# Collected data entries
-*-

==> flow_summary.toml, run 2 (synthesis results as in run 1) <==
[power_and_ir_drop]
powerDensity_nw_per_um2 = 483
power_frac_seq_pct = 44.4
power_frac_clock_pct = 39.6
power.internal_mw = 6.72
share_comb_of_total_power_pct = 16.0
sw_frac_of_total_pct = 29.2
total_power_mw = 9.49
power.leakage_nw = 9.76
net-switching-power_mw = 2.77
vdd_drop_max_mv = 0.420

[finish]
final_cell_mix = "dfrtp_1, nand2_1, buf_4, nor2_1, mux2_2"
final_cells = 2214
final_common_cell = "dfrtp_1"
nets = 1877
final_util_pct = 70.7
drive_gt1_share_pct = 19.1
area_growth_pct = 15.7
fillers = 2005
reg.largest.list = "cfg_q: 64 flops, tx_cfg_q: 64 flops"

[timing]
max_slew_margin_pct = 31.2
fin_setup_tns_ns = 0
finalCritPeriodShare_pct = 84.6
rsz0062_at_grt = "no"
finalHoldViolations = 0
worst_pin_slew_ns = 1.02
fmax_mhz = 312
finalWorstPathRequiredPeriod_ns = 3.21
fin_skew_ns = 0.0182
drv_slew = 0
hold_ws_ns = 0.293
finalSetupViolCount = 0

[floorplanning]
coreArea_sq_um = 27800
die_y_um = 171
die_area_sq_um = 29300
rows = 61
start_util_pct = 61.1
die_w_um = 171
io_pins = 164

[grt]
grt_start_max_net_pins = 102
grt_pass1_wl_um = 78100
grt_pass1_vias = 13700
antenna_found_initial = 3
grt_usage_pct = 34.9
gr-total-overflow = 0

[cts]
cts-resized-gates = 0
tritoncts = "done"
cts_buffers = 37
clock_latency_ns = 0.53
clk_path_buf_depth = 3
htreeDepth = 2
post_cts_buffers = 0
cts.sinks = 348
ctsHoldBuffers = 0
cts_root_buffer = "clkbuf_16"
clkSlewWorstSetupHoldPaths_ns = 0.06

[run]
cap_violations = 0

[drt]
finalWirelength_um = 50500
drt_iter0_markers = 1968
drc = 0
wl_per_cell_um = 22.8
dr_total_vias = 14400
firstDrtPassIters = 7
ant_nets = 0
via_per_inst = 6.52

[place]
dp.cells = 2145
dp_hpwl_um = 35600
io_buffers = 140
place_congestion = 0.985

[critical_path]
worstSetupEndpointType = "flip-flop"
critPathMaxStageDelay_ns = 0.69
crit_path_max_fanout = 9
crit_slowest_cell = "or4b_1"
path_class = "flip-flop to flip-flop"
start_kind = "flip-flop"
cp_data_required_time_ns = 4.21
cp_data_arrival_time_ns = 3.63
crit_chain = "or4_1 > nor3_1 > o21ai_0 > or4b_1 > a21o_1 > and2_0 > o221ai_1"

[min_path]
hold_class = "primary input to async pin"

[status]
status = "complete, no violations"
## config.mk

```make
export PLATFORM = sky130hd
export DESIGN_NAME = xrb_reset_ctrl_flat
export DESIGN_NICKNAME = d
export VERILOG_FILES = /design/src/shared/xrb_pkg.sv /design/src/shared/xrb_link_if.sv /design/src/xrb_reset_ctrl.sv /design/src/flat_wrapper.sv
export VERILOG_INCLUDE_DIRS = /design/src /design/src/shared
export SDC_FILE = /design/constraint.sdc
export NUM_CORES = 1
export LEC_CHECK = 0
export BUFFER_PORTS_ARGS = -buffer_cell sky130_fd_sc_hd__buf_2
export CORE_ASPECT_RATIO = 0.8
export CORE_MARGIN = 5
export CORE_UTILIZATION = 35
export CTS_CLUSTER_DIAMETER = 30
export DETAILED_ROUTE_END_ITERATION = 8
export GPL_ROUTABILITY_DRIVEN = 0
export PLACE_DENSITY = 0.61
export REMOVE_ABC_BUFFERS = 1
export SLEW_MARGIN = 20
export SYNTH_ARGS = -nofsm -noshare
export SYNTH_HDL_FRONTEND = slang
export SYNTH_SLANG_ARGS = --single-unit
```

## constraint.sdc

```tcl
create_clock -name clk -period 5 [get_ports clk]
set_input_delay 0.75 -clock clk [delete_from_list [all_inputs] [get_ports clk]]
set_output_delay 0.75 -clock clk [all_outputs]
set_load 0.02 [all_outputs]
```
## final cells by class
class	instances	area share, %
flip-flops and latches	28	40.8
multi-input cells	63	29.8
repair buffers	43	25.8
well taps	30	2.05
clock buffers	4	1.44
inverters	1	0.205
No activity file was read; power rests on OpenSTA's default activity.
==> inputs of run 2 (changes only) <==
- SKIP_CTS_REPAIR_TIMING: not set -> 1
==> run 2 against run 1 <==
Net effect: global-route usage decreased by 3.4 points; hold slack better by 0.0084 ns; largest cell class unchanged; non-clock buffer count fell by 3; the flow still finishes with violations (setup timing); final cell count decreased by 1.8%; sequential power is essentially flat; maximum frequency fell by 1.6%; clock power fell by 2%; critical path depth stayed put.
$ cat src/pkg/wdcr_regs.svh
/*
 watchdog control block: register offsets, field positions, reset values,
 command codes and timing counts.
 assumes: included by bare name from the hdl files; definitions only.
*/
// Behaviour
// - clearing enable alone never stops; one enables
// - timeout field picks overflow period, fast/slow
// - action bit zero interrupts, one resets
// - action bit, once zero, stays zero
// - configuration register reads back as zero
// - configuration resets to enabled, longest, reset
// - code 4e clears binary counter
// - code b1 disables; other codes ignored
// - disable code needs enable already cleared
// - counter clear leaves source divider running
// - uncleared overflow fires reset or interrupt
// - enable bit sits at bit three
// - counter holds during stop and idle
// - correct disable clears binary counter
`ifndef WDCR_REGS_SVH
`define WDCR_REGS_SVH

`define WDCR_OFS_CONFIG 5'h00
`define WDCR_OFS_CODE 5'h04
`define WDCR_OFS_STATUS 5'h08
`define WDCR_OFS_MASK 5'h0c
`define WDCR_OFS_STATE 5'h10

`define WDCR_BIT_RUN_ENABLE 3
`define WDCR_BIT_TSEL_HI 2
`define WDCR_BIT_TSEL_LO 1
`define WDCR_BIT_ACTION 0

`define WDCR_RST_RUN_ENABLE 1'b1
`define WDCR_RST_TSEL 2'h0
`define WDCR_RST_ACTION 1'b1

`define WDCR_CODE_CLEAR 8'h4e
`define WDCR_CODE_DISABLE 8'hb1

`define WDCR_BIT_EV_IRQ 0
`define WDCR_BIT_EV_RST 1
`define WDCR_EV_BITS 2

// overflow exponents of the longest setting, in source clock cycles
`define WDCR_HF_EXP_LONGEST 25
`define WDCR_LF_EXP_LONGEST 17
// free prescaler ahead of the binary counter on the fast clock
`define WDCR_HF_PRE_BITS 4
// core cycles per low-frequency tick (100 MHz / 32.768 kHz)
`define WDCR_LF_DIV 12'hbec
// reset output time in fast clock cycles, 2^20
`define WDCR_RESET_PULSE 1048576

`endif

$ cat src/pkg/wdcr_pkg.sv
/*
 types shared by the watchdog control block.
 assumes: nothing beyond the constants header.
*/
package wdcr_pkg;
  typedef logic [7:0] wdcr_byte_t;
  typedef logic [1:0] wdcr_tsel_t;
  typedef enum logic [0:0] {WDCR_OUT_IDLE, WDCR_OUT_PULSE} wdcr_out_state_t;
endpackage : wdcr_pkg
File: src/pkg/spx_map.svh
// spx_map.svh: register offsets, field positions, reset values and counts.
// Assumes inclusion by bare name from the controller design files.
`ifndef SPX_MAP_SVH
`define SPX_MAP_SVH

// ----------------------------------------------------------------------
// Register offsets
// ----------------------------------------------------------------------
`define SPX_OFS_CTRL   8'h00
`define SPX_OFS_STAT   8'h04
`define SPX_OFS_BUF    8'h08
`define SPX_OFS_DIV    8'h0C

// ----------------------------------------------------------------------
// Field positions and reset values
// ----------------------------------------------------------------------
`define SPX_CTRL_EN    0
`define SPX_CTRL_CPOL  1
`define SPX_CTRL_CPHA  2
`define SPX_CTRL_RATE  4
`define SPX_CTRL_SEL   8
`define SPX_CTRL_SELON 12
`define SPX_CTRL_MASK  32'h0000_1737
`define SPX_CTRL_RST   32'h0000_0000
`define SPX_STAT_BUSY  0
`define SPX_STAT_FULL  1
`define SPX_STAT_WRITE_COLLISION_FLAG  2
`define SPX_STAT_DONE  3
`define SPX_DIV_RST    8'h00

// ----------------------------------------------------------------------
// Half periods of the serial clock in system clocks, and serial clock edges per byte
// ----------------------------------------------------------------------
`define SPX_HALF_DIV4  10'h002
`define SPX_HALF_DIV16 10'h008
`define SPX_HALF_DIV64 10'h020
`define SPX_LAST_EDGE  5'h0F
`define SPX_EDGES      5'h10

`endif

File: src/pkg/spx_pkg.sv
// spx_pkg.sv: types shared by the serial controller files.
// Assumes nothing of its surroundings.
package spx_pkg;

  // ----------------------------------------------------------------------
  // Types
  // ----------------------------------------------------------------------
  typedef enum logic [2:0]
  {
    SPX_ST_IDLE  = 3'b001,
    SPX_ST_SETUP = 3'b010,
    SPX_ST_SHIFT = 3'b100
  } spx_state_t;

  typedef enum logic [1:0]
  {
    SPX_RATE_DIV4    = 2'h0,
    SPX_RATE_DIV16   = 2'h1,
    SPX_RATE_DIV64   = 2'h2,
    SPX_RATE_DIVISOR = 2'h3
  } spx_rate_t;

endpackage : spx_pkg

-*-

# TASK DESCRIPTION
What do the lines above say from the one containing "power.leakage_nw = 9.76" down to the one containing "finalHoldViolations = 0"? Return them exactly, both end lines included, and only them.

# REPLY
power.leakage_nw = 9.76
net-switching-power_mw = 2.77
vdd_drop_max_mv = 0.420

[finish]
final_cell_mix = "dfrtp_1, nand2_1, buf_4, nor2_1, mux2_2"
final_cells = 2214
final_common_cell = "dfrtp_1"
nets = 1877
final_util_pct = 70.7
drive_gt1_share_pct = 19.1
area_growth_pct = 15.7
fillers = 2005
reg.largest.list = "cfg_q: 64 flops, tx_cfg_q: 64 flops"

[timing]
max_slew_margin_pct = 31.2
fin_setup_tns_ns = 0
finalCritPeriodShare_pct = 84.6
rsz0062_at_grt = "no"
finalHoldViolations = 0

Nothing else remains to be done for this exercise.